What to work on: Please copy each line from the entries that contains the string "addr".

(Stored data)
-- Opening Marker --
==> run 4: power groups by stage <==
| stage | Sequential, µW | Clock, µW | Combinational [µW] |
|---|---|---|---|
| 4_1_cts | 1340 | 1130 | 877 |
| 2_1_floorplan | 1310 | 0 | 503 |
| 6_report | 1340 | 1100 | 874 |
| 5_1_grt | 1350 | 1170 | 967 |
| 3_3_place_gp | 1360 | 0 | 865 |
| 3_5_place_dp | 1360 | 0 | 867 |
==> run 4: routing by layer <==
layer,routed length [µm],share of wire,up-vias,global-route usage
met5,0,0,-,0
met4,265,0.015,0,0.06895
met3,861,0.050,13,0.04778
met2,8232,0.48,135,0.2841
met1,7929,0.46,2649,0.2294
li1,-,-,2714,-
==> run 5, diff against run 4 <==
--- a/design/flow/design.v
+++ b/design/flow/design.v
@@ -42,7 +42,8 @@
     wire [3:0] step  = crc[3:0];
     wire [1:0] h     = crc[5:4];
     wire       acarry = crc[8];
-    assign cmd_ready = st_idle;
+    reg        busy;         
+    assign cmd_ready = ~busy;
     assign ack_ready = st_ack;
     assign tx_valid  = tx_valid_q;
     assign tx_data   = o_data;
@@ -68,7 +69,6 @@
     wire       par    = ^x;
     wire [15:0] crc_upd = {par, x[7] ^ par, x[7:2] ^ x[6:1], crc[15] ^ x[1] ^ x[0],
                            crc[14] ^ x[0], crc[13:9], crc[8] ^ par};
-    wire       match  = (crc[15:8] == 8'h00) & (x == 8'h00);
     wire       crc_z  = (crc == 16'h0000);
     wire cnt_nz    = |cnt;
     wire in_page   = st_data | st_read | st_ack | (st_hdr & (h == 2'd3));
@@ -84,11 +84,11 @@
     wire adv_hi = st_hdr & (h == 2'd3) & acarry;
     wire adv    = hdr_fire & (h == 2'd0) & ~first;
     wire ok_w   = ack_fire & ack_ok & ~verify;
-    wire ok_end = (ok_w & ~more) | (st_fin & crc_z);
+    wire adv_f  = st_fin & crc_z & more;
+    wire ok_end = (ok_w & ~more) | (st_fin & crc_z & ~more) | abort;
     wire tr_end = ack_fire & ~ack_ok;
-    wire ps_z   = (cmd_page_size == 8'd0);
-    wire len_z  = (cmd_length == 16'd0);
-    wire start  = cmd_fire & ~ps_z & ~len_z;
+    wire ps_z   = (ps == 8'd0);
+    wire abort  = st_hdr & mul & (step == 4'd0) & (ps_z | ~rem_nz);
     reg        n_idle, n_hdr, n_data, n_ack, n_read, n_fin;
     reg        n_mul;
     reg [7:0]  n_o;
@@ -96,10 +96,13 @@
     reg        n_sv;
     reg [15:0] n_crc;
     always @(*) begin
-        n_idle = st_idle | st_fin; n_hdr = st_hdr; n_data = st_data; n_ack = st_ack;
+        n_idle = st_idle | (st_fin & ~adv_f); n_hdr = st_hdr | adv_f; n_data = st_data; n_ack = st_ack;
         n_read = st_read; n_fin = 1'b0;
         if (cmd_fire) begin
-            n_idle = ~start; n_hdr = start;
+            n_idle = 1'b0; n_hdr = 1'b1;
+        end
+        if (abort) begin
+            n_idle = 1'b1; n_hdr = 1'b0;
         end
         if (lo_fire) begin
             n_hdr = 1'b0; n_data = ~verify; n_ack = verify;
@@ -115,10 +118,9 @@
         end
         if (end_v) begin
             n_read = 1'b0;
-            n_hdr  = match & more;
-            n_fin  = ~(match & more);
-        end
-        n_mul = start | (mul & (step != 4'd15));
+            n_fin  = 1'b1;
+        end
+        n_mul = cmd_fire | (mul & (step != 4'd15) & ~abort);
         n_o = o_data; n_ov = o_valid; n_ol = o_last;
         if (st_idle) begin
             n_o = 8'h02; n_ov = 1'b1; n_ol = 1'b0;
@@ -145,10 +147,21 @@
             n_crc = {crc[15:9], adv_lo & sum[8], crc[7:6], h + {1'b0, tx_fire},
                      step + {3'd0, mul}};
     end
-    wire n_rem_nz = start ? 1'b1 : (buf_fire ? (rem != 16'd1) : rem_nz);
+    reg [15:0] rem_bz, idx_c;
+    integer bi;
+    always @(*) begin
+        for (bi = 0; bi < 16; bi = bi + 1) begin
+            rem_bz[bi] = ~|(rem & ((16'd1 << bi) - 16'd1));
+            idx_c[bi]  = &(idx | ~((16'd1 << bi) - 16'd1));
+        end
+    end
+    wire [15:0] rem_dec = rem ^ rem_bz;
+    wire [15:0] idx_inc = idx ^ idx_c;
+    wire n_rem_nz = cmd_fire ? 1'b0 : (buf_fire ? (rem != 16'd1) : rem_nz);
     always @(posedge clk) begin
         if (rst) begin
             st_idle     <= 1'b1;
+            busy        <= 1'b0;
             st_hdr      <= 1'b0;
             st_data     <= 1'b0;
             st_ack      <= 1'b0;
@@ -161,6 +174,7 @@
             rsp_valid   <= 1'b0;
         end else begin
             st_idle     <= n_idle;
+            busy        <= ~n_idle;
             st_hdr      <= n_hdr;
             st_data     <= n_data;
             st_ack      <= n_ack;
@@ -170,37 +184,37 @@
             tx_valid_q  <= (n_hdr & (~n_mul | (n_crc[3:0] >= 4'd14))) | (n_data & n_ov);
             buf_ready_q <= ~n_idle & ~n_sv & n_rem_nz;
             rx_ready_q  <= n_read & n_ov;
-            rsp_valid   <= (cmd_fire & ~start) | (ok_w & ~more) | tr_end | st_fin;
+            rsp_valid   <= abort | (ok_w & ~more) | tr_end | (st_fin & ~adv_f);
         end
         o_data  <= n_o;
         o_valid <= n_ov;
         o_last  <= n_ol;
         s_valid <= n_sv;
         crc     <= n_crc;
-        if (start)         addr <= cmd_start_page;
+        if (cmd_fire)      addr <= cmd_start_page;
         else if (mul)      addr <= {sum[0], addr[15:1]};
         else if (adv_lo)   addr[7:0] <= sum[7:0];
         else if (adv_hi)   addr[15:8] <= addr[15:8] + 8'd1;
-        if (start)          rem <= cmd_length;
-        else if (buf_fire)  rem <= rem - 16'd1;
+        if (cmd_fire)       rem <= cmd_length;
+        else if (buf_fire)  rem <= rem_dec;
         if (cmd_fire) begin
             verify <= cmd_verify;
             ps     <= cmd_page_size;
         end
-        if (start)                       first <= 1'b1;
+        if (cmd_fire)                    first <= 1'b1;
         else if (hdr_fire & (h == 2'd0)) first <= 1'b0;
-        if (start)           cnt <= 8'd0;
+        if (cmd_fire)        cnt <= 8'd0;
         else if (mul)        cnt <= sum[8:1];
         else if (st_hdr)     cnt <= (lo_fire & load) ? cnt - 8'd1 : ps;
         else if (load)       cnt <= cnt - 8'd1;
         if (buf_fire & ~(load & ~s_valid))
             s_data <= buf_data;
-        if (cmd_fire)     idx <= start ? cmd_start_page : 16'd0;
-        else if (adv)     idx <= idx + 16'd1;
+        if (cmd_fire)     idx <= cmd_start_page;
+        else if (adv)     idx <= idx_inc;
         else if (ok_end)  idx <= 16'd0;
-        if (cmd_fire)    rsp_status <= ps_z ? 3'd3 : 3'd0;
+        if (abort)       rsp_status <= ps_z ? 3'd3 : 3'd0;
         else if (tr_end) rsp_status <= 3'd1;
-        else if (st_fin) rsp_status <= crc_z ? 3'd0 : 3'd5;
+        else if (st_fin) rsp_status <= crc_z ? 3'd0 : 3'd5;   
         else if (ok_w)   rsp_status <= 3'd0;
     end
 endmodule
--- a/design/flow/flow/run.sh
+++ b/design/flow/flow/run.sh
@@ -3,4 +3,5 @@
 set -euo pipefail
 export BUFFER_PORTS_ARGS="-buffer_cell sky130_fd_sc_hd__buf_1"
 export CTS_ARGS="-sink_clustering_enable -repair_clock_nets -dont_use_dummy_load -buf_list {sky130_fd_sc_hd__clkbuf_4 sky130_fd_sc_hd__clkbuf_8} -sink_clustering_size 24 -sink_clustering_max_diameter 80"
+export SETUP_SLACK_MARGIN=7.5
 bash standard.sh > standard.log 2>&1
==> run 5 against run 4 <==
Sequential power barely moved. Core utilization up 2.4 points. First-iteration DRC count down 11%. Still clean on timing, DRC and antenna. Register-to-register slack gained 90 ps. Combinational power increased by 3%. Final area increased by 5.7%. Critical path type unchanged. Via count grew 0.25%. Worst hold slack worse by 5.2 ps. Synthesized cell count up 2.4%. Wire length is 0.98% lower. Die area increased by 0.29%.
From an optimization exercise on the open Yosys and OpenROAD flow, aimed at small area, a short achievable clock period and few clock cycles per item; shortcuts taken in it are not production practice. The RTL was checked by simulation tests, not by an equivalence proof against the original design.

$ cat design/flow/config.mk
export PLATFORM = sky130hd
export DESIGN_NAME = dc25_mixer
export DESIGN_NICKNAME = dc25_mixer
export VERILOG_FILES = /design/flow/design.v
export SDC_FILE = /design/flow/constraint.sdc
export NUM_CORES = 4
export LEC_CHECK = 0
export CAP_MARGIN = 20
export CORE_MARGIN = 2
export CORE_UTILIZATION = 40
export SLEW_MARGIN = 20
$ cat design/flow/constraint.sdc
create_clock -name core_clock -period 24.0 [get_ports {clk}]
set_input_delay 4.8000 -clock core_clock [delete_from_list [all_inputs] [get_ports {clk}]]
set_output_delay 4.8000 -clock core_clock [all_outputs]
set_load 0.01 [all_outputs]
From an optimization exercise on the open Yosys and OpenROAD flow, aimed at small area; shortcuts taken in it are not production practice. The RTL of this run was laid out without a check of its function. Power is estimated from default activity; no workload was simulated.

[design/flow/design.v]
module mhu (
    input  wire        clk,
    input  wire        rst,               
    input  wire        cfg_we,
    input  wire [15:0] cfg_wdata,
    output wire [15:0] cfg_rdata,
    input  wire        in_valid,
    input  wire [7:0]  in_data,
    input  wire        in_last,
    output wire        in_ready,
    output reg         hdr_valid,
    output reg  [2:0]  hdr_type,
    output reg  [12:0] hdr_length,
    output reg         hdr_is_data,
    output reg         aux_valid,
    output reg         aux_is_seq,
    output reg  [15:0] aux_value,
    output reg         aux_known,
    output reg         sse_strobe,
    output reg         body_valid,
    output reg  [7:0]  body_data,
    output reg         smp_valid,
    output reg  [31:0] smp_data,
    output reg         done_valid,
    output reg  [1:0]  done_status,
    output reg         done_is_data,
    output reg  [2:0]  done_type,
    output reg  [12:0] done_length,
    output reg  [15:0] done_item,
    output reg  [15:0] done_seq,
    output reg         done_seq_present,
    output reg         done_sse
);
    localparam [2:0] P_HDR0 = 3'd0,
                     P_HDR1 = 3'd1,
                     P_AUX0 = 3'd2,
                     P_AUX1 = 3'd3,
                     P_BODY = 3'd4;
    localparam [1:0] ST_OK            = 2'd0,
                     ST_INVALID_SHORT = 2'd1,
                     ST_INVALID_CODE  = 2'd2;
    reg [15:0] cfg_bitwidth;    
    reg [15:0] hdr;             
    reg [15:0] aux;             
    reg [15:0] bw;              
    reg [31:0] acc;             
    reg [1:0]  gidx;            
    reg [2:0]  phase;           
    reg        sse;             
    reg        code_ok;         
    reg        seqp;            
    assign cfg_rdata = cfg_bitwidth;
    assign in_ready  = 1'b1;
    wire beat = in_valid & ~rst;
    wire bw_ok = (bw == 16'd8) || (bw == 16'd16) || (bw == 16'd24) || (bw == 16'd32);
    wire [2:0] gbytes = bw[5:3];
    wire [15:0] hdr_new = {in_data, hdr[7:0]};    
    wire [15:0] aux_new = {in_data, aux[7:0]};    
    wire        is_data = hdr[15];                
    wire known_new = (aux_new == 16'h0000) || (aux_new == 16'h0018) ||
                     (aux_new == 16'h0020) || (aux_new == 16'h0044) ||
                     (aux_new == 16'h008A) || (aux_new == 16'h00B8);
    wire [31:0] acc_new    = acc | ({24'd0, in_data} << {gidx, 3'b000});
    wire        group_full = ({1'b0, gidx} + 3'd1) == gbytes;
    always @(posedge clk) begin
        if (rst) begin
            cfg_bitwidth <= 16'd0;
            hdr          <= 16'd0;
            aux          <= 16'd0;
            bw           <= 16'd0;
            acc          <= 32'd0;
            gidx         <= 2'd0;
            phase        <= P_HDR0;
            sse          <= 1'b0;
            code_ok      <= 1'b0;
            seqp         <= 1'b0;
        end else begin
            if (cfg_we)
                cfg_bitwidth <= cfg_wdata;
            if (in_valid) begin
                case (phase)
                    P_HDR0: begin
                        hdr[7:0] <= in_data;
                        bw       <= cfg_bitwidth;
                        acc      <= 32'd0;
                        gidx     <= 2'd0;
                        sse      <= 1'b0;
                        code_ok  <= 1'b0;
                        seqp     <= 1'b0;
                    end
                    P_HDR1: begin
                        hdr[15:8] <= in_data;
                        if (in_data[7] && !bw_ok)
                            sse <= 1'b1;
                    end
                    P_AUX0: begin
                        aux[7:0] <= in_data;
                    end
                    P_AUX1: begin
                        aux[15:8] <= in_data;
                        if (is_data)
                            seqp <= 1'b1;
                        else
                            code_ok <= known_new;
                    end
                    default: begin
                        if (is_data && !sse) begin
                            if (group_full) begin
                                acc  <= 32'd0;
                                gidx <= 2'd0;
                            end else begin
                                acc  <= acc_new;
                                gidx <= gidx + 2'd1;
                            end
                        end
                    end
                endcase
                if (in_last)
                    phase <= P_HDR0;
                else if (phase < P_BODY)
                    phase <= phase + 3'd1;
            end
        end
    end
    always @* begin
        hdr_valid   = beat && (phase == P_HDR1);
        hdr_type    = in_data[7:5];
        hdr_length  = hdr_new[12:0];
        hdr_is_data = in_data[7];
        aux_valid   = beat && (phase == P_AUX1);
        aux_is_seq  = is_data;
        aux_value   = aux_new;
        aux_known   = is_data || known_new;
        sse_strobe  = beat && (phase == P_HDR1) && in_data[7] && !bw_ok;
        body_valid  = beat && (phase == P_BODY) && (is_data || code_ok);
        body_data   = in_data;
        smp_valid   = beat && (phase == P_BODY) && is_data && !sse && group_full;
        smp_data    = acc_new;
        done_valid       = beat && in_last;
        done_status      = ST_OK;
        done_is_data     = 1'b0;
        done_type        = 3'd0;
        done_length      = 13'd0;
        done_item        = 16'd0;
        done_seq         = 16'd0;
        done_seq_present = 1'b0;
        done_sse         = 1'b0;
        case (phase)
            P_HDR0: begin
                done_status = ST_INVALID_SHORT;
            end
            P_HDR1: begin
                if (in_data[7]) begin
                    done_is_data = 1'b1;
                    done_type    = hdr_new[15:13];
                    done_length  = hdr_new[12:0];
                    done_sse     = !bw_ok;
                end else begin
                    done_status  = ST_INVALID_SHORT;
                end
            end
            P_AUX0: begin
                if (is_data) begin
                    done_is_data = 1'b1;
                    done_type    = hdr[15:13];
                    done_length  = hdr[12:0];
                    done_sse     = sse;
                end else begin
                    done_status  = ST_INVALID_SHORT;
                end
            end
            P_AUX1: begin
                if (is_data) begin
                    done_is_data     = 1'b1;
                    done_type        = hdr[15:13];
                    done_length      = hdr[12:0];
                    done_seq         = aux_new;
                    done_seq_present = 1'b1;
                    done_sse         = sse;
                end else if (known_new) begin
                    done_type        = hdr[15:13];
                    done_length      = hdr[12:0];
                    done_item        = aux_new;
                end else begin
                    done_status      = ST_INVALID_CODE;
                end
            end
            default: begin
                if (is_data) begin
                    done_is_data     = 1'b1;
                    done_type        = hdr[15:13];
                    done_length      = hdr[12:0];
                    done_seq         = seqp ? aux : 16'd0;
                    done_seq_present = seqp;
                    done_sse         = sse;
                end else if (code_ok) begin
                    done_type        = hdr[15:13];
                    done_length      = hdr[12:0];
                    done_item        = aux;
                end else begin
                    done_status      = ST_INVALID_CODE;
                end
            end
        endcase
    end
endmodule
This is an optimization exercise on Yosys and OpenROAD, whose aim is small area, a short achievable clock period and few clock cycles, not a production implementation. RTL that was checked went through simulation tests only; none was proved equivalent to the original. Power is estimated from default activity; no workload was simulated.

== main ==
// doglink
module doglink (
    input  wire        clk,
    input  wire        rst,
    input  wire [31:0] ev_word,
    input  wire        ev_valid,
    output wire        ev_ready,
    output wire        out_valid,
    input  wire        out_ready,
    output wire [2:0]  out_kind,
    output wire [31:0] out_data
);
For scale: about 1600 flip-flops, about 73 I/O pins, roughly 63000 um^2 of cells after synthesis.
export LEC_CHECK = 0
export CAP_MARGIN = 20
export CORE_MARGIN = 2
export CORE_UTILIZATION = 60
export CTS_CLUSTER_DIAMETER = 200
export CTS_CLUSTER_SIZE = 20
export PLACE_DENSITY = 0.75
export SETUP_SLACK_MARGIN = 2.6
export SLEW_MARGIN = 20
export TNS_END_PERCENT = 10
create_clock -name core_clock -period 5.0 [get_ports {clk}]
standard.sh (not shown) runs the stock make flow with config.mk's settings and CLKGATE_MAP_FILE= SYNTH_SCRIPT=/design/flow/synth_recipe.tcl, a recipe that flattens the netlist after the stock synthesis.
==> flow/flow/run.sh <==
#!/bin/bash
# The standard layout (bash standard.sh, unchanged synthesis and steps), with
# one change: the port buffers that global placement inserts on every input
# and output are plain buffers (buf_4) rather than the tool's default pick.
set -euo pipefail
export BUFFER_PORTS_ARGS="-buffer_cell sky130_fd_sc_hd__buf_4"
bash standard.sh > standard.log 2>&1
No stage failed in main, and the final checks on the layout all came back clean.
Testbench counts of main, summed over its fixed seeds: cycles 33,630.
From an optimization exercise on the open Yosys and OpenROAD flow, aimed at small area, a short achievable clock period and few clock cycles per item; shortcuts taken in it are not production practice. For this run, only the layout was checked, not whether the RTL still works. Power and IR drop assume default switching activity.

==> flow/design.v <==
`timescale 1ns/1ps
module golay_codec (
    input  wire        clk,
    input  wire        rst,         
    input  wire        in_valid,
    output reg         in_ready,
    input  wire        in_op,       
    input  wire [23:0] in_word,
    output reg         out_valid,
    input  wire        out_ready,
    output reg  [23:0] out_word,    
    output reg  [2:0]  out_nerr,    
    output reg         out_uncorr   
);
    reg        sk_op, r_op, r_valid;
    reg [23:0] sk_word, r_word;
    wire       adv    = !out_valid || out_ready;    
    wire       accept = in_valid && in_ready;
    always @(posedge clk) begin
        if (in_ready) begin
            sk_op   <= in_op;
            sk_word <= in_word;
        end
        if (adv) begin
            r_op   <= in_ready ? in_op   : sk_op;
            r_word <= in_ready ? in_word : sk_word;
        end
        if (rst) begin
            in_ready <= 1'b1;
            r_valid  <= 1'b0;
        end else begin
            if (adv) r_valid <= accept || !in_ready;
            in_ready <= adv || (in_ready && !in_valid);
        end
    end
    wire [11:0] r_hi = r_word[23:12];
    wire [11:0] r_lo = r_word[11:0];
    wire [11:0] v, u, s, q, ms, mq, e_hi;
    wire        s0, q0, lowerr;
    golay_par par_hi (.x(r_hi), .y(v));
    golay_par par_lo (.x(r_lo), .y(u));
    assign s = v ^ r_lo;
    assign q = u ^ (r_hi & {12{r_op}});
    golay_ck_s ck_s (.x(s), .m(ms), .le3(s0), .low(lowerr));
    golay_ck_q ck_q (.x(q), .m(mq), .le3(q0));
    golay_fix  fix  (.ms(ms), .mq(mq), .q0(q0), .q(q), .e(e_hi));
    wire found = s0 | (|ms) | q0 | (|mq);
    wire par   = ^s;                    
    always @(posedge clk) begin
        if (adv) begin
            out_word   <= r_op ? {12'h000, r_hi ^ e_hi} : {r_lo, q};
            out_nerr   <= r_op ? (found ? {1'b0, !lowerr, par} : 3'd4) : 3'd0;
            out_uncorr <= r_op & !found;
        end
        if (rst)      out_valid <= 1'b0;
        else if (adv) out_valid <= r_valid;
    end
endmodule
module golay_par (input wire [11:0] x, output wire [11:0] y);
    wire t00 = x[0] ^ x[7];
    wire t01 = x[3] ^ x[6];
    wire t02 = x[1] ^ x[8];
    wire t03 = x[5] ^ x[11];
    wire t04 = x[4] ^ x[9];
    wire t05 = x[2] ^ x[10];
    wire t06 = x[5] ^ x[10];
    wire t07 = x[6] ^ x[8];
    wire t08 = x[1] ^ x[4];
    wire t09 = x[3] ^ x[9];
    wire t10 = t01 ^ x[0];
    wire t11 = t04 ^ x[0];
    wire t12 = t03 ^ t05;
    wire t13 = t01 ^ t04;
    wire t14 = t00 ^ t06;
    wire t15 = t00 ^ x[11];
    wire t16 = t00 ^ x[2];
    assign y[0] = x[7] ^ t02 ^ t12 ^ t13;
    assign y[1] = x[1] ^ x[6] ^ x[9] ^ t14;
    assign y[2] = t03 ^ t07 ^ t11;
    assign y[3] = x[3] ^ x[4] ^ x[8] ^ t14;
    assign y[4] = t13 ^ t16;
    assign y[5] = x[2] ^ x[5] ^ t02 ^ t10;
    assign y[6] = t03 ^ t08 ^ t16;
    assign y[7] = x[10] ^ x[11] ^ t08 ^ t10;
    assign y[8] = x[0] ^ t09 ^ t12;
    assign y[9] = t02 ^ t05 ^ t11;
    assign y[10] = t02 ^ t09 ^ t15;
    assign y[11] = t05 ^ t07 ^ t15;
endmodule
module golay_fix (input wire [11:0] ms, input wire [11:0] mq, input wire q0,
                  input wire [11:0] q, output wire [11:0] e);
    assign e[0] = ms[11] | (q[0] ? (q0 | mq[11]) : (mq[0] | mq[1] | mq[2] | mq[3] | mq[4] | mq[5] | mq[6] | mq[7] | mq[8] | mq[9] | mq[10]));
    assign e[1] = ms[10] | (q[1] ? (q0 | mq[0] | mq[3] | mq[7] | mq[8] | mq[9]) : (mq[1] | mq[2] | mq[4] | mq[5] | mq[6] | mq[10] | mq[11]));
    assign e[2] = ms[9] | (q[2] ? (q0 | mq[1] | mq[4] | mq[8] | mq[9] | mq[10]) : (mq[0] | mq[2] | mq[3] | mq[5] | mq[6] | mq[7] | mq[11]));
    assign e[3] = ms[8] | (q[3] ? (q0 | mq[0] | mq[2] | mq[5] | mq[9] | mq[10]) : (mq[1] | mq[3] | mq[4] | mq[6] | mq[7] | mq[8] | mq[11]));
    assign e[4] = ms[7] | (q[4] ? (q0 | mq[0] | mq[1] | mq[3] | mq[6] | mq[10]) : (mq[2] | mq[4] | mq[5] | mq[7] | mq[8] | mq[9] | mq[11]));
    assign e[5] = ms[6] | (q[5] ? (q0 | mq[0] | mq[1] | mq[2] | mq[4] | mq[7]) : (mq[3] | mq[5] | mq[6] | mq[8] | mq[9] | mq[10] | mq[11]));
    assign e[6] = ms[5] | (q[6] ? (q0 | mq[1] | mq[2] | mq[3] | mq[5] | mq[8]) : (mq[0] | mq[4] | mq[6] | mq[7] | mq[9] | mq[10] | mq[11]));
    assign e[7] = ms[4] | (q[7] ? (q0 | mq[2] | mq[3] | mq[4] | mq[6] | mq[9]) : (mq[0] | mq[1] | mq[5] | mq[7] | mq[8] | mq[10] | mq[11]));
    assign e[8] = ms[3] | (q[8] ? (q0 | mq[3] | mq[4] | mq[5] | mq[7] | mq[10]) : (mq[0] | mq[1] | mq[2] | mq[6] | mq[8] | mq[9] | mq[11]));
    assign e[9] = ms[2] | (q[9] ? (q0 | mq[0] | mq[4] | mq[5] | mq[6] | mq[8]) : (mq[1] | mq[2] | mq[3] | mq[7] | mq[9] | mq[10] | mq[11]));
    assign e[10] = ms[1] | (q[10] ? (q0 | mq[1] | mq[5] | mq[6] | mq[7] | mq[9]) : (mq[0] | mq[2] | mq[3] | mq[4] | mq[8] | mq[10] | mq[11]));
    assign e[11] = ms[0] | (q[11] ? (q0 | mq[2] | mq[6] | mq[7] | mq[8] | mq[10]) : (mq[0] | mq[1] | mq[3] | mq[4] | mq[5] | mq[9] | mq[11]));
endmodule
module golay_pre3 (input wire [2:0] g, output wire [7:0] eq, output wire [3:0] le1);
    genvar m;
    generate for (m = 0; m < 8; m = m + 1) begin : e
        assign eq[m] = (g == m);
    end endgenerate
    generate for (m = 0; m < 4; m = m + 1) begin : l
        wire [2:0] d = g ^ m;
        assign le1[m] = !((d[0] & d[1]) | (d[0] & d[2]) | (d[1] & d[2]));
    end endgenerate
endmodule
module golay_half (input wire a0, a1, a2, b0, b1, b2, output wire h0, h1, h2);
    assign h0 = a0 & b0;
    assign h1 = (a0 & b1) | (a1 & b0);
    assign h2 = (a0 & b2) | (a1 & b1) | (a2 & b0);
endmodule
module golay_le2 (input wire a0, a1, a2, b0, b1, b2, output wire m);
    assign m = (a0 & b2) | (a1 & b1) | (a2 & b0);
endmodule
-- Closing Marker --
Response below:
-        if (start)         addr <= cmd_start_page;
+        if (cmd_fire)      addr <= cmd_start_page;
         else if (mul)      addr <= {sum[0], addr[15:1]};
         else if (adv_lo)   addr[7:0] <= sum[7:0];
         else if (adv_hi)   addr[15:8] <= addr[15:8] + 8'd1;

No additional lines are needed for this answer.